File: src/rtl/perm_pkg.sv
package perm_pkg;
    localparam int DW      = 32;
    localparam int NBYTES  = DW / 8;
    localparam int LZ_LVLS = $clog2(DW);
    localparam int LZ_W    = LZ_LVLS + 1;

    typedef enum logic [2:0] {
        OP_BREV  = 3'd0,
        OP_HSWAP = 3'd1,
        OP_SSWAP = 3'd2,
        OP_BITM  = 3'd3,
        OP_LZC   = 3'd4
    } op_e;

    typedef struct packed {
        logic          vld;
        logic [DW-1:0] data;
    } out_t;
endpackage

File: src/rtl/byte_lane_perm.sv
module byte_lane_perm
    import perm_pkg::*;
(
    input  logic [DW-1:0] src,
    output logic [DW-1:0] rev_all,
    output logic [DW-1:0] rev_half,
    output logic [DW-1:0] rev_sext
);
    for (genvar b = 0; b < NBYTES; b++) begin : gen_rev
        assign rev_all[8*b +: 8] = src[8*(NBYTES-1-b) +: 8];
    end

    for (genvar h = 0; h < NBYTES/2; h++) begin : gen_half
        assign rev_half[16*h +: 8]     = src[16*h+8 +: 8];
        assign rev_half[16*h+8 +: 8]   = src[16*h +: 8];
    end

    assign rev_sext = {{(DW-16){src[7]}}, src[7:0], src[15:8]};
endmodule

File: src/rtl/bit_mirror.sv
module bit_mirror
    import perm_pkg::*;
(
    input  logic [DW-1:0] src,
    output logic [DW-1:0] dst
);
    for (genvar i = 0; i < DW; i++) begin : gen_bit
        assign dst[i] = src[DW-1-i];
    end
endmodule

File: src/rtl/lzc_tree.sv
module lzc_tree
    import perm_pkg::*;
(
    input  logic [DW-1:0]   src,
    output logic [LZ_W-1:0] count
);
    // Level l has DW>>l nodes; each node covers 2**l bits and holds
    // "any bit set" plus the zero count above its first set bit.
    for (genvar l = 1; l <= LZ_LVLS; l++) begin : gen_lvl
        localparam int NN = DW >> l;
        logic [NN-1:0] any_v;
        logic [l-1:0]  cnt_v [NN];
        for (genvar j = 0; j < NN; j++) begin : gen_node
            if (l == 1) begin : gen_leaf
                assign any_v[j] = src[2*j+1] | src[2*j];
                assign cnt_v[j] = ~src[2*j+1];
            end else begin : gen_merge
                assign any_v[j] = gen_lvl[l-1].any_v[2*j+1] | gen_lvl[l-1].any_v[2*j];
                assign cnt_v[j] = gen_lvl[l-1].any_v[2*j+1]
                                ? {1'b0, gen_lvl[l-1].cnt_v[2*j+1]}
                                : {1'b1, gen_lvl[l-1].cnt_v[2*j]};
            end
        end
    end

    assign count = gen_lvl[LZ_LVLS].any_v[0] ? {1'b0, gen_lvl[LZ_LVLS].cnt_v[0]}
                                             : LZ_W'(DW);
endmodule

File: src/rtl/perm_unit.sv
module perm_unit
    import perm_pkg::*;
#(
    parameter bit REG_OUT = 1'b1
) (
    input  logic          clk,
    input  logic          rst_n,
    input  logic          in_valid,
    input  logic [2:0]    opcode,
    input  logic [DW-1:0] operand,
    output logic [DW-1:0] result,
    output logic          out_valid
);
    logic [DW-1:0]   r_all, r_half, r_sext, r_mir;
    logic [LZ_W-1:0] r_lz;
    logic [DW-1:0]   sel_res;
    logic [DW-1:0]   held;
    out_t            out_d, out_q;

    byte_lane_perm u_bytes (.src(operand), .rev_all(r_all), .rev_half(r_half), .rev_sext(r_sext));
    bit_mirror     u_mirror(.src(operand), .dst(r_mir));
    lzc_tree       u_lzc   (.src(operand), .count(r_lz));

    always_comb begin
        case (op_e'(opcode))
            OP_BREV:  sel_res = r_all;
            OP_HSWAP: sel_res = r_half;
            OP_SSWAP: sel_res = r_sext;
            OP_BITM:  sel_res = r_mir;
            OP_LZC:   sel_res = {{(DW-LZ_W){1'b0}}, r_lz};
            default:  sel_res = '0;
        endcase
    end

    always_comb begin
        out_d.vld  = in_valid;
        out_d.data = in_valid ? sel_res : held;
    end

    if (REG_OUT) begin : gen_reg
        always_ff @(posedge clk) begin
            if (!rst_n) out_q <= '0;
            else        out_q <= out_d;
        end
        assign held = out_q.data;

        assert_latency_R7: assert property (@(posedge clk) disable iff (!rst_n)
            in_valid |=> out_valid);
        assert_idle_R7: assert property (@(posedge clk) disable iff (!rst_n)
            !in_valid |=> !out_valid);
        assert_hold_R9: assert property (@(posedge clk) disable iff (!rst_n)
            !in_valid |=> $stable(result));
        assert_unused_codes_R6: assert property (@(posedge clk) disable iff (!rst_n)
            (in_valid && opcode > 3'd4) |=> (result == '0));
        assert_zero_count_R5: assert property (@(posedge clk) disable iff (!rst_n)
            (in_valid && opcode == 3'd4 && operand == '0) |=> (result == DW));
        assert_sign_fill_R3: assert property (@(posedge clk) disable iff (!rst_n)
            (in_valid && opcode == 3'd2) |=> (result[DW-1:16] == {(DW-16){result[15]}}));
        assert_mirror_ones_R4: assert property (@(posedge clk) disable iff (!rst_n)
            (in_valid && opcode == 3'd3) |=> ($countones(result) == $countones($past(operand))));
        assert_brev_ones_R1: assert property (@(posedge clk) disable iff (!rst_n)
            (in_valid && opcode == 3'd0) |=> ($countones(result) == $countones($past(operand))));
    end else begin : gen_comb
        assign held  = '0;
        assign out_q = out_d;
    end

    assign result    = out_q.data;
    assign out_valid = out_q.vld;
endmodule

File: config.mk
export PLATFORM = sky130hd
export DESIGN_NAME = perm_unit
export DESIGN_NICKNAME = d
export VERILOG_FILES = /design/src/rtl/perm_pkg.sv /design/src/rtl/byte_lane_perm.sv /design/src/rtl/bit_mirror.sv /design/src/rtl/lzc_tree.sv /design/src/rtl/perm_unit.sv
export SDC_FILE = /design/constraint.sdc
export NUM_CORES = 1
export LEC_CHECK = 0
export BUFFER_PORTS_ARGS = -buffer_cell sky130_fd_sc_hd__clkbuf_2
export CORE_UTILIZATION = 25
export DETAILED_ROUTE_END_ITERATION = 10
export HOLD_SLACK_MARGIN = 0.15
export SLEW_MARGIN = 20
export SYNTH_ARGS = -nofsm -noshare
export SYNTH_HDL_FRONTEND = slang
export SYNTH_SLANG_ARGS = --single-unit
File: constraint.sdc
create_clock -name clk -period 1.7 [get_ports clk]
set_clock_uncertainty 0.15 [all_clocks]
set_input_delay 0.085 -clock clk [delete_from_list [all_inputs] [get_ports clk]]
set_output_delay 0.085 -clock clk [all_outputs]
set_load 0.1 [all_outputs]
After elaboration in Yosys (flattened, before gate mapping)

Cells that the tools add are included.

Add/sub/neg operators: 0
Multipliers: 0
Divide/modulo/power cells: 0
Magnitude comparators: 0
Equality and inequality tests: 4
Shift-type cells: 0
Muxes and demuxes: 17
Bitwise gates (word level): 47
Reduce and logical (&&, ||, !) cells: 1

Operator list:

| cell               | count |
|---|---|
| $pmux 32 s5        | 1 |
| $or 1x1->1         | 31 |
| $mux 2             | 8 |
| $not 1->1          | 16 |
| $mux 3             | 4 |
| $mux 4             | 2 |
| $eq 3x2->1 const B | 2 |
| $mux 6             | 1 |
| $mux 5             | 1 |
| $eq 3x1->1 const B | 1 |
| $eq 3x3->1 const B | 1 |
| $logic_not 3->1    | 1 |

Register bits after elaboration: 33
Latch bits: 0
Bits in writable memories: 0
ROM bits: 0
Input port bits: 38
Output and inout port bits: 33
Word-level logic and storage cells: 71
Memories: 0

Depth between registers and ports, before layout

Gate-level depths: netlist (run 1).

Depth after elaboration: 7
Mapped depth: 7
Gate-level depth less buffers: 5

Cells and area by module

Synthesis (run 1) repeated with hierarchy kept, for this count alone.

Cells, all modules: 406
Area total of the unflattened synthesis: 3663.5 um^2

By module, submodules not included:

| module         | times used | cells each | area each (um^2) | seq. area each (um^2) |
|---|---|---|---|---|
| perm_unit      | 1          | 216        | 2267.2           | 660.6 |
| byte_lane_perm | 1          | 96         | 720.7            | 0.0 |
| lzc_tree       | 1          | 62         | 435.4            | 0.0 |
| bit_mirror     | 1          | 32         | 240.2            | 0.0 |

Worst setup path before layout (run 1)

Ideal clock, no wire load.

Path kind: register to register
Start: register, netlist name result[0]
End: register out_q (netlist bit result[0])
Setup time: 0.070 ns
Arrival time: 1.423 ns
Data required time: 1.480 ns
Setup slack: 0.057 ns
Stages on the path, launching flop included: 5
Buffers on the path: 0
Period minus slack after synthesis: 1.643 ns
Cell sequence: dfxtp_1 > nor2b_1 > o21bai_1 > a211oi_1 > a21oi_1

RTL lines:

| what                 | line            | source |
|---|---|---|
| to (signal assigned) | perm_unit.sv:43 | `else out_q <= out_d;` |
| to (decl)            | perm_unit.sv:18 | `out_t out_d, out_q;` |

Worst setup path after layout (run 1)

Start: input port operand[22]
End: register out_q (netlist bit result[0])

Cells in the longest elaborated chain, start to end: 7
Elaborated cells between the ends (all ways): 11
Those cells by class: mux: 6; bitwise: 5

Ends and longest elaborated chain:

| what                                 | line                           | source |
|---|---|---|
| from (decl)                          | perm_unit.sv:10                | `input logic [DW-1:0] operand,` |
| $or 1x1->1 *                         | lzc_tree.sv:15                 | `assign any_v[j] = src[2*j+1] \| src[2*j];` |
| $mux 2 or $or 1x1->1 (tied branches) | lzc_tree.sv:20, lzc_tree.sv:18 |  |
| $mux 3 or $or 1x1->1 (tied branches) | lzc_tree.sv:20, lzc_tree.sv:18 |  |
| $mux 4 or $or 1x1->1 (tied branches) | lzc_tree.sv:20, lzc_tree.sv:18 |  |
| $mux 5 or $or 1x1->1 (tied branches) | lzc_tree.sv:20, lzc_tree.sv:18 |  |
| $mux 6 *                             | lzc_tree.sv:26                 | `assign count = gen_lvl[LZ_LVLS].any_v[0] ? {1'b0, gen_lvl[LZ_LVLS].cnt_v[0]}` |
| $pmux 32 s5 *                        | perm_unit.sv:25                | `case (op_e'(opcode))` |

Mark *: on every way between the ends. The rest lies on a longest branch, timed or not.
A chain may end at the register's enable or synchronous reset.

==> results of run 1 <==
power by group:
group	internal [µW]	switching, µW	total, µW	leakage [µW]
combinational	298	574	872	0.00114
sequential	810	18.5	828	0.000270
clock	367	316	683	0.0000542
total	1480	908	2380	0.00146
cells by family (layout without fill, tap and decap cells):
group,after synthesis,count (layout),synth area share (%)
XOR/XNOR,1,1,0.344
flip-flops,33,33,26.0
buffers and inverters,32,142,5.06
AO/OA/AOI/OAI,89,89,23.6
AND/OR/NAND/NOR,110,110,24.9
multiplexers,33,33,20.2
per-stage QoR:
step                util (%)  cell area (µm²)  setup WS [ps]
detailed placement      34.4             3380           -172
global placement        34.4             3380          -25.6
floorplan                  -             2540           57.1
global route            35.9             3520           19.1
finish                  35.9             3520            100
CTS                     35.9             3520            135
placed cells by master, fill, tap and decap left out, drive strengths merged, types with 2 or more instances in the layout:
master and count:
o31ai 2, dlygate4sd3 4, nand3b 15, mux4 14, dfxtp 33, inv 7
nand4 3, nor3 2, nor2 18, nand2b 5, o21a 7, clkbuf 77
o21ai 12, nand3 5, a2111oi 5, buf 53, a21oi 18, and2 4
nor2b 21, o211ai 4, a31oi 5, nor4 8, a211oi 12, mux2 3
mux2i 16, a21boi 15, nand2 25
routing by layer:
| layer | global-route usage (%) | up-vias | share of wire, % |
|---|---|---|---|
| met3 | 3.66 | 10 | 6.9 |
| met5 | 0 | - | 0 |
| li1 | - | 1333 | - |
| met2 | 28.3 | 92 | 46 |
| met1 | 23.6 | 1320 | 46 |
| met4 | 4.44 | 0 | 1.1 |
registers in the layout, summed over array words and instances (netlist names):
name	flops
result	32
out_valid	1
critical path, cell delays in order:
cell	delay (ps)
clkbuf_2	110
nor4_1	420
and2_1	250
o211ai_1	130
or4_1	520
a21oi_1	160
timing repair:
item / CTS / global route
setup buffers: 0 / 0
endpoints found under the hold margin: 5 / 0
hold buffers: 4 / 0
layout make-up:
| cell class | count | area, µm² | share of cell area (%) |
|---|---|---|---|
| Multi-Input combinational cell | 233 | 1760 | 49.8 |
| Timing Repair Buffer | 127 | 813 | 23.1 |
| Sequential cell | 33 | 661 | 18.8 |
| Tap cell | 133 | 166 | 4.72 |
| Clock buffer | 7 | 96.3 | 2.73 |
| Inverter | 7 | 26.3 | 0.746 |
| Clock inverter | 1 | 5.00 | 0.142 |
worst paths after layout:
| kind | slack [ps] | end | from |
|---|---|---|---|
| max reg2reg | 510 | result[0]$_SDFFE_PN0P_ | result[0]$_SDFFE_PN0P_ |
| max | 100 | result[0]$_SDFFE_PN0P_ | operand[22] |
| min | 160 | result[1]$_SDFFE_PN0P_ | operand[30] |
| min reg2reg | 310 | result[25]$_SDFFE_PN0P_ | result[25]$_SDFFE_PN0P_ |
==> impl_metrics.env, run 1 <==
export IMPL_status="finished, final reports clean"
export IMPL_rsz0062_at_grt="no"
export IMPL_cts_tree="yes"
export IMPL_gp_congestion=0.919
export IMPL_synth_seq_cells=33
export IMPL_clockBufferDepth=2
export IMPL_grt_pass1_vias=2699
export IMPL_die_area_um2=10600
export IMPL_die_w_um=103
export IMPL_worst_ep_required_time_ps=1770
export IMPL_grt_pass1_wl_um=14100
export IMPL_start_util_pct=25.9
export IMPL_synth_area_top_cells="dfxtp_1 (26%), mux4_2 (12%), mux2i_1 (6.3%)"
export IMPL_cts_clk_slew_worst_paths_ps=80
export IMPL_avgSynthCellArea_um2=8.54
export IMPL_synth_distinct_cells=46
export IMPL_clock_latency_ps=290
export IMPL_ant_nets=0
export IMPL_drv_cap=0
export IMPL_post_cts_resized=0
export IMPL_grt_overflow=0
export IMPL_worstHoldPathCells=5
export IMPL_pin_count=71
export IMPL_tightest_slew_ps=565
export IMPL_layout_drive_gt1_share_pct=36.8
export IMPL_numClockSinks=33
export IMPL_yosysMostFrequentCell="dfxtp_1"
export IMPL_fin_setup_tns_ps=0
export IMPL_hold_viol=0
export IMPL_wire_per_inst_um=16.3
export IMPL_routed_wl_um=8810
export IMPL_fin_cells=541
export IMPL_crit_fanout=3
export IMPL_synth_async_reset_ratio_pct=0
export IMPL_portBuffers=70
export IMPL_n_antenna_cell=0
export IMPL_tritoncts_num_buffers=5
export IMPL_hold_class="input pin to flip-flop"
export IMPL_htreeDepth=2
export IMPL_synth_top_cell_area_share_pct=26.0
export IMPL_first_pass_iters=4
export IMPL_criticalPathCategory="input pin to flip-flop"
export IMPL_vias_per_cell=5.09
export IMPL_netlist_top_cells_count="dfxtp_1 (33), nand2_1 (25), nor2b_1 (21), a21oi_1 (18), nor2_1 (17)"
export IMPL_yosys_most_used_dff="dfxtp_1"
export IMPL_relSlewSlack_pct=62.5
export IMPL_root_buffer="clkbuf_8"
export IMPL_rows=36
export IMPL_dp_cells=529
export IMPL_power_leakage_uw=0.00146
export IMPL_grt_max_degree=44
export IMPL_hpwlAfterDp_um=6760
export IMPL_critPathArrivalTime_ps=1670
export IMPL_setup_viol=0
export IMPL_maxSlewViolCount=0
export IMPL_fin_hold_ws_ps=161
export IMPL_initialDrtViolationCount=167
export IMPL_reg2reg_depth=4
export IMPL_nets=445
export IMPL_timing_critical_path_from_type="input pin"
export IMPL_vdd_ir_drop_max_mv=0.284
export IMPL_antenna_found_initial=0
export IMPL_netlist_area_um2=2540
export IMPL_drc=0
export IMPL_synth_edf_count=0
export IMPL_min_period_ps=1600
export IMPL_grt_use_total_pct=17.4
export IMPL_yosys_area_top_type="dfxtp_1"
export IMPL_syn_num_nets=336
export IMPL_power_total_uw=2380
export IMPL_finalCritPeriodShare_pct=94.1
export IMPL_fmax_mhz=625
export IMPL_yosys_warnings=0
export IMPL_end_kind="flip-flop"
export IMPL_fillers=1064
export IMPL_via_count=2755
export IMPL_synthToLayoutAreaGrowth_pct=38.4
export IMPL_synth_seq_area_share_pct=26.0
export IMPL_die_height_um=103
export IMPL_netlist_instances=298
export IMPL_power_density_nw_per_um2=676
export IMPL_core_area_um2=9820
(Power assumes the default switching activity.)
==> inputs of run 2 (changes only) <==
--- a/config.mk
+++ b/config.mk
@@ -5,6 +5,7 @@
 export SDC_FILE = /design/constraint.sdc
 export NUM_CORES = 1
 export LEC_CHECK = 0
+export ABC_AREA = 1
 export BUFFER_PORTS_ARGS = -buffer_cell sky130_fd_sc_hd__clkbuf_2
 export CORE_UTILIZATION = 25
 export DETAILED_ROUTE_END_ITERATION = 10
==> run 2 against run 1 <==
Against the previous run:
- clock power increased by 32%
- total power increased by 1.5%
- via count decreased by 5.0%
- sequential power about the same
- sequential cell count unchanged
- global-route usage about the same
- synthesized cell count increased by 15%
- critical path type unchanged
- register-to-register slack improved by 390 ps
- hold slack about the same
==> impl_metrics.env, run 2 <==
export IMPL_status="finished, final reports clean"
export IMPL_dp_cells=509
export IMPL_grt_use_total_pct=17.5
export IMPL_fmax_mhz=614
export IMPL_synth_distinct_cells=24
export IMPL_avgSynthCellArea_um2=6.27
export IMPL_fin_cells=528
export IMPL_synthToLayoutAreaGrowth_pct=33.9
export IMPL_critPathArrivalTime_ps=1700
export IMPL_grt_pass1_wl_um=12100
export IMPL_fin_area_um2=2890
export IMPL_power_leakage_uw=0.00133
export IMPL_end_kind="flip-flop"
export IMPL_setup_viol=0
export IMPL_timing_critical_path_from_type="input pin"
export IMPL_cts_tree="yes"
export IMPL_rows=33
export IMPL_r2r_start="result[4]$_SDFFE_PN0P_"
export IMPL_ant_nets=0
export IMPL_netlist_instances=344
export IMPL_synth_top_cell_area_share_pct=30.6
export IMPL_gp_congestion=0.885
export IMPL_synth_area_top_cells="dfxtp_1 (31%), nand2_1 (12%), a21oi_1 (10%)"
export IMPL_htreeDepth=2
export IMPL_hold_path_end="result[20]$_SDFFE_PN0P_"
export IMPL_clockBufferDepth=2
export IMPL_netlist_top_cells_count="nand2_1 (69), a21oi_1 (43), inv_1 (42), o21ai_0 (35), dfxtp_1 (33)"
export IMPL_initialDrtViolationCount=141
export IMPL_syn_num_nets=382
export IMPL_largest_reg_flops=32
export IMPL_fin_hold_ws_ps=162
export IMPL_root_buffer="clkbuf_8"
export IMPL_drc=0
export IMPL_grt_max_degree=34
export IMPL_vias_per_cell=4.95
export IMPL_placed_area_um2=2630
export IMPL_core_area_um2=8300
export IMPL_final_common_cell="clkbuf_2"
export IMPL_yosysMostFrequentCell="nand2_1"
export IMPL_tightest_slew_ps=548
export IMPL_multi_input_area_um2=1250
export IMPL_min_period_ps=1630
export IMPL_worst_ep_required_time_ps=1770
export IMPL_start_util_pct=26.0
export IMPL_synth_async_reset_ratio_pct=0
export IMPL_nets=460
export IMPL_grt_pass1_vias=2479
export IMPL_via_count=2616
export IMPL_crit_fanout=3
export IMPL_tritoncts_num_buffers=5
export IMPL_r2r_end="result[4]$_SDFFE_PN0P_"
export IMPL_relSlewSlack_pct=63.6
export IMPL_power_total_uw=2420
export IMPL_synth_seq_cells=33
export IMPL_synth_edf_count=0
export IMPL_n_antenna_cell=0
export IMPL_routed_wl_um=7450
export IMPL_criticalPathCategory="input pin to flip-flop"
export IMPL_drv_cap=0
export IMPL_die_w_um=94.9
export IMPL_numClockSinks=33
export IMPL_portBuffers=70
export IMPL_hold_class="input pin to flip-flop"
export IMPL_yosys_most_used_dff="dfxtp_1"
export IMPL_fillers=925
export IMPL_mostFrequentLayoutCells="clkbuf_2 (70), nand2_1 (68), a21oi_1 (43)"
export IMPL_post_cts_buffers=0
export IMPL_pin_count=71
export IMPL_first_pass_iters=4
export IMPL_seqCellArea_um2=661
export IMPL_grt_overflow=0
export IMPL_netlist_area_um2=2160
export IMPL_antenna_found_initial=0
export IMPL_finalCritPeriodShare_pct=95.9
export IMPL_clock_latency_ps=280
export IMPL_layout_drive_gt1_share_pct=24.6
export IMPL_cts_clk_slew_worst_paths_ps=70
export IMPL_vdd_ir_drop_max_mv=0.242
export IMPL_reg2reg_depth=2
export IMPL_wire_per_inst_um=14.1
export IMPL_maxSlewViolCount=0
export IMPL_yosys_warnings=0
export IMPL_worstHoldPathCells=5
export IMPL_die_area_um2=9000
export IMPL_worstHoldStart="operand[12]"
export IMPL_r2r_slack_ps=900
export IMPL_die_height_um=94.9
export IMPL_synth_seq_area_share_pct=30.6
export IMPL_power_density_nw_per_um2=838
export IMPL_yosys_area_top_type="dfxtp_1"
export IMPL_hpwlAfterDp_um=5760
export IMPL_hold_viol=0
run 2: cell types whose count changed after synthesis, moves of 13 or more:
cell,change
nand2_1,+44
inv_1,+35
o21ai_0,+26
a21oi_1,+25
o22ai_1,+24
nor2b_1,-21
mux2i_1,-16
nand3b_1,-15
nor2_1,+15
a21boi_1,-14
mux4_2,-13
run 2: critical path: stages:
cell	delay (ps)
dlygate4sd3_1	520
clkbuf_2	120
inv_1	60
o221ai_1	180
dlygate4sd3_1	570
nand2_1	50
a21oi_1	120
run 2: logic make-up (layout without fill, tap and decap cells):
logic type,count (synthesis),count (layout),synth area share (%)
flops,33,33,30.6
simple gates,122,122,24.2
buf+inv,61,140,11.5
compound gates,128,128,33.6
run 2: layout make-up:
cell class / instances / area share [%]
clock inverters: 3 / 2.38
inverters: 44 / 5.72
multi-input cells: 250 / 43.4
repair buffers: 88 / 18.6
flip-flops and latches: 33 / 22.9
well taps: 105 / 4.55
clock buffers: 5 / 2.38
run 2: per-layer routing:
layer	up-vias	GRT usage (%)	routed length, µm
li1	1316	-	-
met1	1184	22.4	3380
met2	110	30.6	3490
met3	6	2.66	521
met4	0	3.79	61
met5	-	0	0
run 2: timing repair:
| action | CTS | global route |
|---|---|---|
| gates resized for setup | 0 | 3 |
| endpoints found under the setup margin | 0 | 2 |
| endpoints found under the hold margin | 11 | 0 |
| hold buffers | 11 | 0 |
run 2: worst max-delay path by stage:
| stage | endpoint | cells past startpoint | slack (ps) | startpoint |
|---|---|---|---|---|
| 2_1_floorplan | result[0]$_SDFFE_PN0P_ | 2 | 260 | result[0]$_SDFFE_PN0P_ |
| 3_3_place_gp | result[3]$_SDFFE_PN0P_ | 11 | 170 | operand[10] |
| 3_5_place_dp | result[3]$_SDFFE_PN0P_ | 11 | 200 | operand[10] |
| 4_1_cts | result[24]$_SDFFE_PN0P_ | 7 | 70 | operand[0] |
| 5_1_grt | result[2]$_SDFFE_PN0P_ | 12 | -0.6 | operand[4] |
| 6_report | result[24]$_SDFFE_PN0P_ | 7 | 70 | operand[0] |
run 2: power breakdown:
group	switching, µW	internal, µW
sequential	18.3	810
combinational	519	168
clock	314	590
total	851	1570
run 2: stage by stage:
stage / TNS [ps] / utilization [%] / worst slack (ps)
finish: 0 / 34.8 / 70.0
global route: -0.601 / 34.8 / -0.601
CTS: 0 / 34.7 / 69.2
detailed placement: 0 / 31.7 / 204
global placement: 0 / 31.7 / 173
floorplan: 0 / - / 256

____________

Exercise objective
The output should be exactly the lines above from the line containing "661 | 18.8 |" to the line containing "result[0]$_SDFFE_PN0P_ | operand[22] |", inclusive, with no other lines.

Your response
| Sequential cell | 33 | 661 | 18.8 |
| Tap cell | 133 | 166 | 4.72 |
| Clock buffer | 7 | 96.3 | 2.73 |
| Inverter | 7 | 26.3 | 0.746 |
| Clock inverter | 1 | 5.00 | 0.142 |
worst paths after layout:
| kind | slack [ps] | end | from |
|---|---|---|---|
| max reg2reg | 510 | result[0]$_SDFFE_PN0P_ | result[0]$_SDFFE_PN0P_ |
| max | 100 | result[0]$_SDFFE_PN0P_ | operand[22] |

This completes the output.